→ **EXERCISE DETAILS**: Every entry below is to be copied exactly, with nothing left out.

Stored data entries
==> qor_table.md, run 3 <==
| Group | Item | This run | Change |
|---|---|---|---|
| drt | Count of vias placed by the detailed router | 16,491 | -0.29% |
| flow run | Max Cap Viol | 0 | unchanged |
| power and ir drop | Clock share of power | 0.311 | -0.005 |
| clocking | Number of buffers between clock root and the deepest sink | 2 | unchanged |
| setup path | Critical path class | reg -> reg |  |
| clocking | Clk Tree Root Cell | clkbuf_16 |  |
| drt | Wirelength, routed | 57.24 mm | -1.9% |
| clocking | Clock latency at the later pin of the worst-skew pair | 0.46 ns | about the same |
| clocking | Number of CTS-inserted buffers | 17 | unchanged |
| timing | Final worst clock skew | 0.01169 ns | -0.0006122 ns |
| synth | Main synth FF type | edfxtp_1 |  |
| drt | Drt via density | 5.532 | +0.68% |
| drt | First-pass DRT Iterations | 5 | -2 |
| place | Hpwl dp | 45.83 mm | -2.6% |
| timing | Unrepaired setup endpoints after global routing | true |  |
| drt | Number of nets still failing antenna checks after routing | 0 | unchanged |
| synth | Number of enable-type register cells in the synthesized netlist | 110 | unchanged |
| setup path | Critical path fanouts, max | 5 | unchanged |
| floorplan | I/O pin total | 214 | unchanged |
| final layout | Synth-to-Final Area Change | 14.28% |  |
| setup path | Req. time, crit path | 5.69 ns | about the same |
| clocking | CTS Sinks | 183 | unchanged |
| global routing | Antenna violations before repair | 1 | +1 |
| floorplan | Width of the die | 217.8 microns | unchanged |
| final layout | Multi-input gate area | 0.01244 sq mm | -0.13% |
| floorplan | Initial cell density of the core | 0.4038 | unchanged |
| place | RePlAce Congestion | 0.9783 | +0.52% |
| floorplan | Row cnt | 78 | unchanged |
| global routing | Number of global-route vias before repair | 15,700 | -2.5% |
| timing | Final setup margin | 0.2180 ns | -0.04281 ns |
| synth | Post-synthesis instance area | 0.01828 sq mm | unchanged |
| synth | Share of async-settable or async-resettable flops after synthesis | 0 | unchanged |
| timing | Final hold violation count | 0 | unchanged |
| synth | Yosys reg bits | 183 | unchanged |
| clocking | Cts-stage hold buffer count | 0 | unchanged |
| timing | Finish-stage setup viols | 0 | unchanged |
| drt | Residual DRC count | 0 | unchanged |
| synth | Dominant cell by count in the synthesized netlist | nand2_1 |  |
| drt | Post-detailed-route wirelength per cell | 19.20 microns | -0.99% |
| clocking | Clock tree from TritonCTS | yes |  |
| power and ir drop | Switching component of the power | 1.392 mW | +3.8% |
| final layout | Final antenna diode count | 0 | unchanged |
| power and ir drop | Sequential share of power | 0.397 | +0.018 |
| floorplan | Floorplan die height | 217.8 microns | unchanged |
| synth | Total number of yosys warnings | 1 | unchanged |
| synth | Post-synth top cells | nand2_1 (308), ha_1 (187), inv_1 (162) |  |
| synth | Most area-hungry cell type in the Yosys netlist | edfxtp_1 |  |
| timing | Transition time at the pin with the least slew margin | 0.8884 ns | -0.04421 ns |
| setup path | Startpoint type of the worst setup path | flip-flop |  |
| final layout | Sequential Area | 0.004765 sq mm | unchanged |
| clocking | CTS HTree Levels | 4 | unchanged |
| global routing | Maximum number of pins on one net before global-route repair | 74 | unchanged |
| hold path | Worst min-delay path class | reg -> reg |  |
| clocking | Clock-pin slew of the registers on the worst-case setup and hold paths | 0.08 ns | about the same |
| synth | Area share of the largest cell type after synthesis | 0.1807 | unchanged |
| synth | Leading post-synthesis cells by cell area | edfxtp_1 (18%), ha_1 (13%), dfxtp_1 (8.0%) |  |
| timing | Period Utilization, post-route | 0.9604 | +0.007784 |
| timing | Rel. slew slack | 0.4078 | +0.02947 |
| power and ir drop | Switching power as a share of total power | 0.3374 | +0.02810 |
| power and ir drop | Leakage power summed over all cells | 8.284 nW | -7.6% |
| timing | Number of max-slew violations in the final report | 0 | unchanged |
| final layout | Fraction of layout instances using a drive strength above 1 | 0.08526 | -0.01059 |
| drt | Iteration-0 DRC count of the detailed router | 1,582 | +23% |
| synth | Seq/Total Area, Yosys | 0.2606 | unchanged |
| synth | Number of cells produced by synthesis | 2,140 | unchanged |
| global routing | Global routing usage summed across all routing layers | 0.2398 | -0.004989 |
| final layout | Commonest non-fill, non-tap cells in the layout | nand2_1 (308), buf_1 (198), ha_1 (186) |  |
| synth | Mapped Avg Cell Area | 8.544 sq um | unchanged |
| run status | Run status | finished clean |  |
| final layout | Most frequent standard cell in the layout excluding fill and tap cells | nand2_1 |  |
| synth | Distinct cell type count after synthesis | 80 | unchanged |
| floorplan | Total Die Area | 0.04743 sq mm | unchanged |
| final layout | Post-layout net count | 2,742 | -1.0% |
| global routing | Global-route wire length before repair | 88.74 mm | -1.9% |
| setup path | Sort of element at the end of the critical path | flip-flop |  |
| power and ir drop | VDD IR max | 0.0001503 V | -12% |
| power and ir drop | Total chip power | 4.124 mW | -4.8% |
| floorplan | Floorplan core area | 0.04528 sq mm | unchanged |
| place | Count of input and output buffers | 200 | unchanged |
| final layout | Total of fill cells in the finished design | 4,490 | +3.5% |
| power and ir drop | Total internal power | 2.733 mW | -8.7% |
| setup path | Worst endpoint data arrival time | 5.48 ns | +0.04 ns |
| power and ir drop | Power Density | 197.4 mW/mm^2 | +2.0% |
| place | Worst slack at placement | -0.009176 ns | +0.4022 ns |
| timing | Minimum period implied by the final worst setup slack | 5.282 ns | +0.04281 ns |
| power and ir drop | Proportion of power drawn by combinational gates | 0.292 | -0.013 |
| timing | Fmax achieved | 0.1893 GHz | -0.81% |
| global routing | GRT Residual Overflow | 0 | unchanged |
Background: an optimization exercise with open tools, aiming at small area and a short achievable clock period. Do not read the settings as production practice.
RTL that was checked went through simulation tests only; none was proved equivalent to the original.
Function not checked in runs 3 to 6: the RTL went through the layout flow alone.
In every run shown here, the design's own scripts or RTL, not TritonCTS, make the clock network.
No driver is modelled on the clock port, so clock power and skew are understated where the tree is cut down; a real chip needs a root buffer or a tree.
No activity file was given, so power comes from the tool's default toggle rates.

--- config.mk ---
export PLATFORM = sky130hd
export DESIGN_NAME = trace_monitor_top
export DESIGN_NICKNAME = trace_monitor_top
export VERILOG_FILES = /design/flow/design.v
export SDC_FILE = /design/flow/constraint.sdc
export NUM_CORES = 4
export LEC_CHECK = 0
export ABC_CLOCK_PERIOD_IN_PS = 1800
export CAP_MARGIN = 20
export CORE_MARGIN = 2
export CORE_UTILIZATION = 60
export SETUP_SLACK_MARGIN = 1.8
export SLEW_MARGIN = 20
--- constraint.sdc ---
create_clock -name core_clock -period 3.5 [get_ports {clk}]
set_input_delay 0.7000 -clock core_clock [delete_from_list [all_inputs] [get_ports {clk}]]
set_output_delay 0.7000 -clock core_clock [all_outputs]
set_load 0.01 [all_outputs]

→ **SOLUTION TO THIS EXERCISE**:
==> qor_table.md, run 3 <==
| Group | Item | This run | Change |
|---|---|---|---|
| drt | Count of vias placed by the detailed router | 16,491 | -0.29% |
| flow run | Max Cap Viol | 0 | unchanged |
| power and ir drop | Clock share of power | 0.311 | -0.005 |
| clocking | Number of buffers between clock root and the deepest sink | 2 | unchanged |
| setup path | Critical path class | reg -> reg |  |
| clocking | Clk Tree Root Cell | clkbuf_16 |  |
| drt | Wirelength, routed | 57.24 mm | -1.9% |
| clocking | Clock latency at the later pin of the worst-skew pair | 0.46 ns | about the same |
| clocking | Number of CTS-inserted buffers | 17 | unchanged |
| timing | Final worst clock skew | 0.01169 ns | -0.0006122 ns |
| synth | Main synth FF type | edfxtp_1 |  |
| drt | Drt via density | 5.532 | +0.68% |
| drt | First-pass DRT Iterations | 5 | -2 |
| place | Hpwl dp | 45.83 mm | -2.6% |
| timing | Unrepaired setup endpoints after global routing | true |  |
| drt | Number of nets still failing antenna checks after routing | 0 | unchanged |
| synth | Number of enable-type register cells in the synthesized netlist | 110 | unchanged |
| setup path | Critical path fanouts, max | 5 | unchanged |
| floorplan | I/O pin total | 214 | unchanged |
| final layout | Synth-to-Final Area Change | 14.28% |  |
| setup path | Req. time, crit path | 5.69 ns | about the same |
| clocking | CTS Sinks | 183 | unchanged |
| global routing | Antenna violations before repair | 1 | +1 |
| floorplan | Width of the die | 217.8 microns | unchanged |
| final layout | Multi-input gate area | 0.01244 sq mm | -0.13% |
| floorplan | Initial cell density of the core | 0.4038 | unchanged |
| place | RePlAce Congestion | 0.9783 | +0.52% |
| floorplan | Row cnt | 78 | unchanged |
| global routing | Number of global-route vias before repair | 15,700 | -2.5% |
| timing | Final setup margin | 0.2180 ns | -0.04281 ns |
| synth | Post-synthesis instance area | 0.01828 sq mm | unchanged |
| synth | Share of async-settable or async-resettable flops after synthesis | 0 | unchanged |
| timing | Final hold violation count | 0 | unchanged |
| synth | Yosys reg bits | 183 | unchanged |
| clocking | Cts-stage hold buffer count | 0 | unchanged |
| timing | Finish-stage setup viols | 0 | unchanged |
| drt | Residual DRC count | 0 | unchanged |
| synth | Dominant cell by count in the synthesized netlist | nand2_1 |  |
| drt | Post-detailed-route wirelength per cell | 19.20 microns | -0.99% |
| clocking | Clock tree from TritonCTS | yes |  |
| power and ir drop | Switching component of the power | 1.392 mW | +3.8% |
| final layout | Final antenna diode count | 0 | unchanged |
| power and ir drop | Sequential share of power | 0.397 | +0.018 |
| floorplan | Floorplan die height | 217.8 microns | unchanged |
| synth | Total number of yosys warnings | 1 | unchanged |
| synth | Post-synth top cells | nand2_1 (308), ha_1 (187), inv_1 (162) |  |
| synth | Most area-hungry cell type in the Yosys netlist | edfxtp_1 |  |
| timing | Transition time at the pin with the least slew margin | 0.8884 ns | -0.04421 ns |
| setup path | Startpoint type of the worst setup path | flip-flop |  |
| final layout | Sequential Area | 0.004765 sq mm | unchanged |
| clocking | CTS HTree Levels | 4 | unchanged |
| global routing | Maximum number of pins on one net before global-route repair | 74 | unchanged |
| hold path | Worst min-delay path class | reg -> reg |  |
| clocking | Clock-pin slew of the registers on the worst-case setup and hold paths | 0.08 ns | about the same |
| synth | Area share of the largest cell type after synthesis | 0.1807 | unchanged |
| synth | Leading post-synthesis cells by cell area | edfxtp_1 (18%), ha_1 (13%), dfxtp_1 (8.0%) |  |
| timing | Period Utilization, post-route | 0.9604 | +0.007784 |
| timing | Rel. slew slack | 0.4078 | +0.02947 |
| power and ir drop | Switching power as a share of total power | 0.3374 | +0.02810 |
| power and ir drop | Leakage power summed over all cells | 8.284 nW | -7.6% |
| timing | Number of max-slew violations in the final report | 0 | unchanged |
| final layout | Fraction of layout instances using a drive strength above 1 | 0.08526 | -0.01059 |
| drt | Iteration-0 DRC count of the detailed router | 1,582 | +23% |
| synth | Seq/Total Area, Yosys | 0.2606 | unchanged |
| synth | Number of cells produced by synthesis | 2,140 | unchanged |
| global routing | Global routing usage summed across all routing layers | 0.2398 | -0.004989 |
| final layout | Commonest non-fill, non-tap cells in the layout | nand2_1 (308), buf_1 (198), ha_1 (186) |  |
| synth | Mapped Avg Cell Area | 8.544 sq um | unchanged |
| run status | Run status | finished clean |  |
| final layout | Most frequent standard cell in the layout excluding fill and tap cells | nand2_1 |  |
| synth | Distinct cell type count after synthesis | 80 | unchanged |
| floorplan | Total Die Area | 0.04743 sq mm | unchanged |
| final layout | Post-layout net count | 2,742 | -1.0% |
| global routing | Global-route wire length before repair | 88.74 mm | -1.9% |
| setup path | Sort of element at the end of the critical path | flip-flop |  |
| power and ir drop | VDD IR max | 0.0001503 V | -12% |
| power and ir drop | Total chip power | 4.124 mW | -4.8% |
| floorplan | Floorplan core area | 0.04528 sq mm | unchanged |
| place | Count of input and output buffers | 200 | unchanged |
| final layout | Total of fill cells in the finished design | 4,490 | +3.5% |
| power and ir drop | Total internal power | 2.733 mW | -8.7% |
| setup path | Worst endpoint data arrival time | 5.48 ns | +0.04 ns |
| power and ir drop | Power Density | 197.4 mW/mm^2 | +2.0% |
| place | Worst slack at placement | -0.009176 ns | +0.4022 ns |
| timing | Minimum period implied by the final worst setup slack | 5.282 ns | +0.04281 ns |
| power and ir drop | Proportion of power drawn by combinational gates | 0.292 | -0.013 |
| timing | Fmax achieved | 0.1893 GHz | -0.81% |
| global routing | GRT Residual Overflow | 0 | unchanged |
Background: an optimization exercise with open tools, aiming at small area and a short achievable clock period. Do not read the settings as production practice.
RTL that was checked went through simulation tests only; none was proved equivalent to the original.
Function not checked in runs 3 to 6: the RTL went through the layout flow alone.
In every run shown here, the design's own scripts or RTL, not TritonCTS, make the clock network.
No driver is modelled on the clock port, so clock power and skew are understated where the tree is cut down; a real chip needs a root buffer or a tree.
No activity file was given, so power comes from the tool's default toggle rates.

--- config.mk ---
export PLATFORM = sky130hd
export DESIGN_NAME = trace_monitor_top
export DESIGN_NICKNAME = trace_monitor_top
export VERILOG_FILES = /design/flow/design.v
export SDC_FILE = /design/flow/constraint.sdc
export NUM_CORES = 4
export LEC_CHECK = 0
export ABC_CLOCK_PERIOD_IN_PS = 1800
export CAP_MARGIN = 20
export CORE_MARGIN = 2
export CORE_UTILIZATION = 60
export SETUP_SLACK_MARGIN = 1.8
export SLEW_MARGIN = 20
--- constraint.sdc ---
create_clock -name core_clock -period 3.5 [get_ports {clk}]
set_input_delay 0.7000 -clock core_clock [delete_from_list [all_inputs] [get_ports {clk}]]
set_output_delay 0.7000 -clock core_clock [all_outputs]
set_load 0.01 [all_outputs]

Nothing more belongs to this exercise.